Berlusconi: «Italia tranquilla L’unico nodo era Unicredit»

«Il nostro sistema creditizio è solido, stiamo meglio degli altri. Ma gli aiuti di Stato non sono più un tabù»

nostro inviato a Parigi

Interventi? Poco più di quanto da noi si era già deciso. È soddisfatto, anche se non traspare da voce e volto, Berlusconi lasciando l’Eliseo a sera per volare a Washington dove l’attende George Bush. Il summit dell’Eurogruppo si chiude con la presa d’atto della necessità di interventi statali per il salvataggio delle banche. Ognuno farà per sé, secondo quanto riterrà opportuno e necessario, e naturalmente in modo coordinato con Bruxelles. Ma intanto passa un principio che il premier definisce «una novità storica»: «Gli aiuti di Stato - spiega davanti alle telecamere piazzate nel cortile della presidenza francese - che fino a ieri erano vietatissimi, da oggi divengono indispensabili affinché nessuna banca fallisca e i risparmiatori non possano perdere i loro soldi».

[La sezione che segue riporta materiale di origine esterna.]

File: src/rtl/coherence_bus_arbiter_pkg.sv
// -----------------------------------------------------------------------------
// common: types and constants shared by the snoop-bus arbiter and the MSI
// cache controllers.
//   bus_req_t    - pending bus request kind per core
//   arb_state_t  - arbiter FSM state
//   blk_state_t  - MSI state of a cache line
//   SOURCE_*     - cache fill source select (cpu_datasel encoding)
// No ports (package).
// -----------------------------------------------------------------------------
package common;

  typedef enum logic [1:0] {
    REQ_NONE = 2'b00,
    REQ_RD   = 2'b01,
    REQ_WR   = 2'b10,
    REQ_INV  = 2'b11
  } bus_req_t;

  typedef enum logic [2:0] {
    IDLE  = 3'd0,
    SNOOP = 3'd1,
    FWD   = 3'd2,
    MEM   = 3'd3,
    INV   = 3'd4
  } arb_state_t;

  typedef enum logic [1:0] {
    BLK_INVALID  = 2'b00,
    BLK_SHARED   = 2'b01,
    BLK_MODIFIED = 2'b10
  } blk_state_t;

  localparam logic [1:0] SOURCE_DMEM       = 2'b00;
  localparam logic [1:0] SOURCE_OTHER_PROC = 2'b01;

  // Several pulses from one core in one cycle collapse to a single request;
  // a write miss dominates because it subsumes the read.
  function automatic bus_req_t encode_req(input logic rd, input logic wr, input logic inv);
    if (wr)  return REQ_WR;
    if (rd)  return REQ_RD;
    if (inv) return REQ_INV;
    return REQ_NONE;
  endfunction

  function automatic logic [1:0] onehot(input logic id);
    return id ? 2'b10 : 2'b01;
  endfunction

endpackage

Il fatto che qualche governo debba versare quattrini nelle casse di istituti di credito mostratisi inadeguati o peggio, non lo tocca più di tanto: «Dopo che Unicredit ha ricapitalizzato per conto suo - annuncia della situazione italiana - non appaiono necessarie altre ricapitalizzazioni». Chissà: magari i giorni e le ore potrebbero individuare altre realtà a rischio, ma Berlusconi mostra di non crederlo, anche perché giudica un’altra volta «buona» la situazione italiana. «Noi - dice - siamo in una situazione francamente ottimale e comunque molto migliore rispetto ad altri paesi». È la teoria del braccino corto delle nostre banche, che almeno in questo frangente si è rivelato utile. Ed è anche la teoria del tessuto connettivo della produzione nel nostro paese: piccole e medie imprese che fanno prodotti «reali» e non si sono impelagate con i virtuali guadagni spacciati sul campo dalla finanza creativa.

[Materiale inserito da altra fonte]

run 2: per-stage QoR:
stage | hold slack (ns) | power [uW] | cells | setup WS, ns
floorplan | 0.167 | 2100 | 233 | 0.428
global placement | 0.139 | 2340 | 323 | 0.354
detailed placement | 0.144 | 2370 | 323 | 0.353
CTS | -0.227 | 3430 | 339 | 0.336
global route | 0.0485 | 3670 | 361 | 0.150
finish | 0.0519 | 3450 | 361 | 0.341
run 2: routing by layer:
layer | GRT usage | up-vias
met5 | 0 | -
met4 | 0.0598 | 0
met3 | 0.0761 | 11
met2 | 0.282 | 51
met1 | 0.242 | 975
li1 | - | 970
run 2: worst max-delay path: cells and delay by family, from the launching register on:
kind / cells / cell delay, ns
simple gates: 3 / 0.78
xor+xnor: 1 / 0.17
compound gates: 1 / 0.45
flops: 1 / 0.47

Ma è proprio al consolidarsi della produzione che guarda il premier forse con un pizzico di preoccupazione.
Per la seconda volta in pochi giorni torna a ripetere di non capire la fuga dalla borsa. «Sono sicuro - osserva - che il mercato prima o poi rimetterà le cose al loro posto facendo risalire aziende che hanno perso fino a un terzo del proprio valore pur davanti a risultati importanti».
Ma per ora si resta in bilico, con la necessità «di separare l'economia reale dalla finanza».
E allora, ben venga intanto una delle decisioni assunte ieri: la sospensione della regola del mark to market per cui le aziende che possedevano beni mobili o immobiliari dovevano registrarli in bilancio al valore del momento (oggi a picco... ) piuttosto che al prezzo del loro acquisto.
É una delle misure assunte ieri dall'Eurogruppo, ma non è la sola. Berlusconi rende noto che si è convenuto che i singoli Stati introducano liquidità nelle banche, garantendo i risparmiatori, ma anche l'economia con un’ulteriore garanzia per i prestiti interbancari, oggi congelati. Parla di unanimità, il presidente del consiglio. Evita di rispondere a chi gli chiede se è vero che tanto Barroso quanto Trichet siano apparsi storcere la bocca davanti al fatto che molti governi a questo punto ridiventano proprietari degli istituti di credito, di fatto mettendo i due davanti all'ipotesi di possibili condizionamenti.
Fa capire poi nettamente che non esisteva altro modo di agire rispetto alla crisi che montava. E dice naturalmente di augurarsi che coi «provvedimenti assolutamente positivi adottati da questo vertice di Parigi, che mercoledì porteremo all'attenzione degli altri 12 soci della Ue che non fanno parte dell'Eurogruppo, perché anche loro prendano provvedimenti in consonanza» i mercati «possano prender atto» che si vuole entrare in campo con decisione. Con misure che «possano ridare fiducia agli investitori».
Tutto a posto, allora? Berlusconi evita giudizi tranchant. Si vedrà. Certo è che non vede possibili ribassi fiscali all'orizzonte. «Non se n'è parlato» replica a chi gli chiede se si fosse pensato ad un’ipotesi del genere per far decollare i consumi.
«E noi - aggiunge grave - abbiamo un impegno a ridurre il debito al di sotto del 100% del Pil entro il 2012…». Come a dire che sarà difficile in questa fase tornare a parlare di riduzione delle aliquote.